Problem description: In the data that follows, find the line with "add/sub/neg operators ................... 2"; transcribe it, every later line up to the one with "2-bit inequality test", and that line as well, exactly and with no others.

Supplied data:
# # # # # # #

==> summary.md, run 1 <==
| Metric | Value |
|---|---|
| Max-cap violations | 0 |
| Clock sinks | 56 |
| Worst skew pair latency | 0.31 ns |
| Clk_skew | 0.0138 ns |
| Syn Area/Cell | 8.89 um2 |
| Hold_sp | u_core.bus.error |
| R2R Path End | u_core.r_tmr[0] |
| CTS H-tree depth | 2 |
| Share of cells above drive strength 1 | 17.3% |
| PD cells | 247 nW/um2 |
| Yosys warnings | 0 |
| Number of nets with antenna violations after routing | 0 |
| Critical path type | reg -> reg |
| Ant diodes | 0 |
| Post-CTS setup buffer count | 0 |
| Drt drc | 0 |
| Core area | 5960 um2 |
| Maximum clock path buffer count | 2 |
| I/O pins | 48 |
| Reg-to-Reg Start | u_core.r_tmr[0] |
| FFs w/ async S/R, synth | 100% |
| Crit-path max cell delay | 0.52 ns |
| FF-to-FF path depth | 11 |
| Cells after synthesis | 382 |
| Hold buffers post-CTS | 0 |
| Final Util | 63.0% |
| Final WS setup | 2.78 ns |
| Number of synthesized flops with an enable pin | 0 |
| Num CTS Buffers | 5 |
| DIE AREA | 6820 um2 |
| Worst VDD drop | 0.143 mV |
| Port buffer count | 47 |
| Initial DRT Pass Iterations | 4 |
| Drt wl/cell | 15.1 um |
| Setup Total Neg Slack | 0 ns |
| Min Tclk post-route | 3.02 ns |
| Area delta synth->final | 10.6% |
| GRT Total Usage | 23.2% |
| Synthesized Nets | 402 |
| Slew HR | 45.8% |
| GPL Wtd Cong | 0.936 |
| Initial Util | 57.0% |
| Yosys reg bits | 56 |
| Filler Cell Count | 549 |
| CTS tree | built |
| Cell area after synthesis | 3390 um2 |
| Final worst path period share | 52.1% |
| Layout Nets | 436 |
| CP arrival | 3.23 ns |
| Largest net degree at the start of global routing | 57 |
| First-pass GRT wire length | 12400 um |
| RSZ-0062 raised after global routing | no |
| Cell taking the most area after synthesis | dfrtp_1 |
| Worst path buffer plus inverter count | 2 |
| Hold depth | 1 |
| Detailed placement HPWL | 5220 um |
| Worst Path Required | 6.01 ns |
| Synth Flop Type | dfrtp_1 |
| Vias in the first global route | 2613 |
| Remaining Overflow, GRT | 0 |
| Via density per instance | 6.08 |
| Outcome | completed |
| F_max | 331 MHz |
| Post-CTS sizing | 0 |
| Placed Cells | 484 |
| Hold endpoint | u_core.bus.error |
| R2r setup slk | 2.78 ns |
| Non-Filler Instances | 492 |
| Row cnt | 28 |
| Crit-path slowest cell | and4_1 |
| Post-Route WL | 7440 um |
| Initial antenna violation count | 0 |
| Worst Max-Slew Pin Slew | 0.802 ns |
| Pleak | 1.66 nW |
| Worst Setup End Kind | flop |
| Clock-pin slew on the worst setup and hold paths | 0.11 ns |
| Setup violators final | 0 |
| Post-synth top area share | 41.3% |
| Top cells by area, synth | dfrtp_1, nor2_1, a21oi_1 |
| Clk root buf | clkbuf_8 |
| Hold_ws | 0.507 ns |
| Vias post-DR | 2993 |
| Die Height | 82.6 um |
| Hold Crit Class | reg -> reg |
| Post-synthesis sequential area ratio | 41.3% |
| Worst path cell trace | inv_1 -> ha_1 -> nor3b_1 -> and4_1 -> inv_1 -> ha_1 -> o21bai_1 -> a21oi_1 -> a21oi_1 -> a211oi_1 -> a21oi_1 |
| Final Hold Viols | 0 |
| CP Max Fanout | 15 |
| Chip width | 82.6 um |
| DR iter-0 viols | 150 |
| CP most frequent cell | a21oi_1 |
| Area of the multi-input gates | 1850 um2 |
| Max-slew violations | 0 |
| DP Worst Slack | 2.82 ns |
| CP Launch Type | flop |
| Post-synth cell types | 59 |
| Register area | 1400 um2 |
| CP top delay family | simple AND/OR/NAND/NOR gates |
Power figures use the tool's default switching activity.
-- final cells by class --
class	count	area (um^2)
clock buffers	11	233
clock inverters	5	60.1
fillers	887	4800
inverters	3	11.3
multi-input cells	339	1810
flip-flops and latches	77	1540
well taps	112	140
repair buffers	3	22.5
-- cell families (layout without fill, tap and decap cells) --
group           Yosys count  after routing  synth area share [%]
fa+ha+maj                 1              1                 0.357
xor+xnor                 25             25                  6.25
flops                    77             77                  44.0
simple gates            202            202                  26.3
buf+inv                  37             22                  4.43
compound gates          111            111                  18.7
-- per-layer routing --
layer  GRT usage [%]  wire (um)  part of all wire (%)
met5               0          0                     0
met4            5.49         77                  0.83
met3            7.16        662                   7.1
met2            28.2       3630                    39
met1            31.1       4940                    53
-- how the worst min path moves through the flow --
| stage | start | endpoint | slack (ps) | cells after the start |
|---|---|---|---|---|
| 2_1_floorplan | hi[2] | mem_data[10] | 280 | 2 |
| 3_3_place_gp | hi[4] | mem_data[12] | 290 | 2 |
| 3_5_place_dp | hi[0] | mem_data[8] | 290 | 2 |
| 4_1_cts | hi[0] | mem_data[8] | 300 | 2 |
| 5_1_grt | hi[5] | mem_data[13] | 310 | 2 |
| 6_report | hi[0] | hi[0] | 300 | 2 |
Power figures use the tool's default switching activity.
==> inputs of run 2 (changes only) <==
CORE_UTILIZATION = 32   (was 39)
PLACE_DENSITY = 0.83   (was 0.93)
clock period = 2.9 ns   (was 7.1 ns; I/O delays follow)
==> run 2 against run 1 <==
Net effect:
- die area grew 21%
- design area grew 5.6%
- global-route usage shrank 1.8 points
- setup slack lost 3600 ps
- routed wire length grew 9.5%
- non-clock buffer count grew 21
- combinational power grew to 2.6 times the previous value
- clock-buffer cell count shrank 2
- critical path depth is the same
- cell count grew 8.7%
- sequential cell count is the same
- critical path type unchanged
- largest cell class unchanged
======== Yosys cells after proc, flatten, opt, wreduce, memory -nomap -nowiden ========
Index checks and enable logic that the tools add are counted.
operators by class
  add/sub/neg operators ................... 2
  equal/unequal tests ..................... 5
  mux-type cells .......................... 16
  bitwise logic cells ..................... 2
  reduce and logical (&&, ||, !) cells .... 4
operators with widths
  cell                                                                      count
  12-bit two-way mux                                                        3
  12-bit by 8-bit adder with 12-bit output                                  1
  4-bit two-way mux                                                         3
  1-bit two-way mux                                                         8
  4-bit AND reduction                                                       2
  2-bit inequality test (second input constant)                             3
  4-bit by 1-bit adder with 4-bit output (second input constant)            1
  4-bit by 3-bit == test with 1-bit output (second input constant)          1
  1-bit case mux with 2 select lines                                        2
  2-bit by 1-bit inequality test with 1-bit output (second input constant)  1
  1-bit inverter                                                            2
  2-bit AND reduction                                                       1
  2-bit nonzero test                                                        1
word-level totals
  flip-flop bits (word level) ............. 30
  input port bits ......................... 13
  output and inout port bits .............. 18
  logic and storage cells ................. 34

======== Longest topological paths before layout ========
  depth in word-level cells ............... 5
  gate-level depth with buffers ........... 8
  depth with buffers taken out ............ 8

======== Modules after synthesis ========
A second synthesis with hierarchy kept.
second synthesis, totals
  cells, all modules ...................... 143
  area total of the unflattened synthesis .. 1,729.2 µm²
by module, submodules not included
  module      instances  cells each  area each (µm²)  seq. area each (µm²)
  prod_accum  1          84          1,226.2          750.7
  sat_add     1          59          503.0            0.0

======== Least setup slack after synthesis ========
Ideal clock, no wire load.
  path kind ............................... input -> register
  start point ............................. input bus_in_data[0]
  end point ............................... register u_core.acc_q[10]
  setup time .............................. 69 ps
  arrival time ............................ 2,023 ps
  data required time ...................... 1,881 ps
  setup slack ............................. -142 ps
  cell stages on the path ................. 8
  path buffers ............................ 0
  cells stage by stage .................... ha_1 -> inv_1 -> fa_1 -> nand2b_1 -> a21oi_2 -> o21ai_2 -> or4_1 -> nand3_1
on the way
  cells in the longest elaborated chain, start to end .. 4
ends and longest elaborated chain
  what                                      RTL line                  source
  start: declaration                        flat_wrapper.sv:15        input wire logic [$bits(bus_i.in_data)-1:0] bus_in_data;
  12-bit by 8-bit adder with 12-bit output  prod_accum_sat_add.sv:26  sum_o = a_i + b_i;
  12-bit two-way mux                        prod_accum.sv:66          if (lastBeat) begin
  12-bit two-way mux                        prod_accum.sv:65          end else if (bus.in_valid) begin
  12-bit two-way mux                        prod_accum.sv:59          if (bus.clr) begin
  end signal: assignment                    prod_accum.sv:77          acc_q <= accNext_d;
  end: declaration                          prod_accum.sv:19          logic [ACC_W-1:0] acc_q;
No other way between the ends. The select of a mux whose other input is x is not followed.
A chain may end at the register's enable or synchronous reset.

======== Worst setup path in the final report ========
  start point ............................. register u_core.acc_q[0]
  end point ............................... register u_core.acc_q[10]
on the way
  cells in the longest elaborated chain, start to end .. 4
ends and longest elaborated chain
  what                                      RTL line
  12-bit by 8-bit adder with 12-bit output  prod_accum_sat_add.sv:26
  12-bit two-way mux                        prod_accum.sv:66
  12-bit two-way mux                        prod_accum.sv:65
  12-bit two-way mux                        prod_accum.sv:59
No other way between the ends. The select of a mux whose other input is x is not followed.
## config.mk

```make
export PLATFORM = sky130hd
export DESIGN_NAME = pulse_stretch
export DESIGN_NICKNAME = d
export VERILOG_FILES = /design/src/rtl/miner_pkg.sv /design/src/rtl/pulse_stretch.sv
export SDC_FILE = /design/constraint.sdc
export NUM_CORES = 1
export LEC_CHECK = 0
export BUFFER_PORTS_ARGS = -buffer_cell sky130_fd_sc_hd__buf_2
export CAP_MARGIN = 20
export CORE_UTILIZATION = 40
export DETAILED_ROUTE_END_ITERATION = 7
export SLEW_MARGIN = 20
export SYNTH_ARGS = -nofsm -noshare
export SYNTH_HDL_FRONTEND = slang
export SYNTH_SLANG_ARGS = --single-unit
```

## constraint.sdc

```tcl
create_clock -name clk -period 2.8 [get_ports clk]
set_input_delay 0.56 -clock clk [delete_from_list [all_inputs] [get_ports clk]]
set_output_delay 0.56 -clock clk [all_outputs]
set_load 0.005 [all_outputs]
```

## src/rtl/miner_pkg.sv

```systemverilog
// Shared types and sizing helpers for the miner game's small control blocks.
package miner_pkg;

   typedef enum logic [1:0] {
      IDLE = 2'd0,
      HIGH = 2'd1,
      GAP  = 2'd2
   } state_e;

   // Width of a down-counter that must hold values up to max(a,b)-1; never below 1 bit.
   function automatic int cnt_width(input int a, input int b);
      int m;
      int w;
      m = (a > b) ? a : b;
      w = $clog2(m);
      return (w < 1) ? 1 : w;
   endfunction

endpackage

```

## src/rtl/pulse_stretch.sv

```systemverilog
// Stretches single-cycle event strobes into fixed-width level pulses separated by a
// recovery gap; events arriving while busy are queued and replayed one pulse each.
module pulse_stretch
   import miner_pkg::*;
#(
   parameter int HIGH_CYCLES = 4,
   parameter int GAP_CYCLES  = 2,
   parameter int PEND_W      = 3
) (
   input  logic              clk,
   input  logic              rst,
   input  logic              pulse_in,
   output logic              level_out,
   output logic              busy,
   output logic [PEND_W-1:0] pend_count,
   output logic              overflow,
   output state_e            dbg_state
);

   localparam int CW = cnt_width(HIGH_CYCLES, GAP_CYCLES);
   localparam logic [CW-1:0]     HIGH_LOAD = CW'(HIGH_CYCLES - 1);
   localparam logic [CW-1:0]     GAP_LOAD  = CW'(GAP_CYCLES - 1);
   localparam logic [PEND_W-1:0] PEND_MAX  = '1;

   if (HIGH_CYCLES < 1) begin : g_bad_high
      $error("pulse_stretch: HIGH_CYCLES must be >= 1");
   end
   if (GAP_CYCLES < 1) begin : g_bad_gap
      $error("pulse_stretch: GAP_CYCLES must be >= 1");
   end
   if (PEND_W < 1) begin : g_bad_pend
      $error("pulse_stretch: PEND_W must be >= 1");
   end

   state_e            state_q, state_d;
   logic [CW-1:0]     cnt_q, cnt_d;
   logic [PEND_W-1:0] pend_q, pend_d;
   logic              ovf_q, ovf_d;
   logic              inc, dec;

   always_ff @(posedge clk or posedge rst) begin
      if (rst) begin
         state_q <= IDLE;
         cnt_q   <= '0;
         pend_q  <= '0;
         ovf_q   <= 1'b0;
      end else begin
         state_q <= state_d;
         cnt_q   <= cnt_d;
         pend_q  <= pend_d;
         ovf_q   <= ovf_d;
      end
   end

   always_comb begin
      state_d = state_q;
      cnt_d   = cnt_q;
      pend_d  = pend_q;
      ovf_d   = 1'b0;
      inc     = 1'b0;
      dec     = 1'b0;

      unique case (state_q)
         IDLE: begin
            // The launching event goes straight to the output, never into the queue.
            if (pulse_in) begin
               state_d = HIGH;
               cnt_d   = HIGH_LOAD;
            end
         end
         HIGH: begin
            inc = pulse_in;
            if (cnt_q != '0) begin
               cnt_d = cnt_q - 1'b1;
            end else begin
               state_d = GAP;
               cnt_d   = GAP_LOAD;
            end
         end
         GAP: begin
            inc = pulse_in;
            if (cnt_q != '0) begin
               cnt_d = cnt_q - 1'b1;
            end else if ((pend_q != '0) || pulse_in) begin
               state_d = HIGH;
               cnt_d   = HIGH_LOAD;
               // An empty queue means this cycle's event is the one being replayed.
               if (pend_q != '0) dec = 1'b1;
               else              inc = 1'b0;
            end else begin
               state_d = IDLE;
            end
         end
         default: begin
            state_d = IDLE;
            cnt_d   = '0;
         end
      endcase

      if (inc && !dec) begin
         if (pend_q == PEND_MAX) ovf_d  = 1'b1;
         else                    pend_d = pend_q + 1'b1;
      end else if (dec && !inc) begin
         pend_d = pend_q - 1'b1;
      end
   end

   assign level_out  = (state_q == HIGH);
   assign busy       = (state_q != IDLE);
   assign pend_count = pend_q;
   assign overflow   = ovf_q;
   assign dbg_state  = state_q;

endmodule
```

# # # # # # #

Solution to the exercise:
  add/sub/neg operators ................... 2
  equal/unequal tests ..................... 5
  mux-type cells .......................... 16
  bitwise logic cells ..................... 2
  reduce and logical (&&, ||, !) cells .... 4
operators with widths
  cell                                                                      count
  12-bit two-way mux                                                        3
  12-bit by 8-bit adder with 12-bit output                                  1
  4-bit two-way mux                                                         3
  1-bit two-way mux                                                         8
  4-bit AND reduction                                                       2
  2-bit inequality test (second input constant)                             3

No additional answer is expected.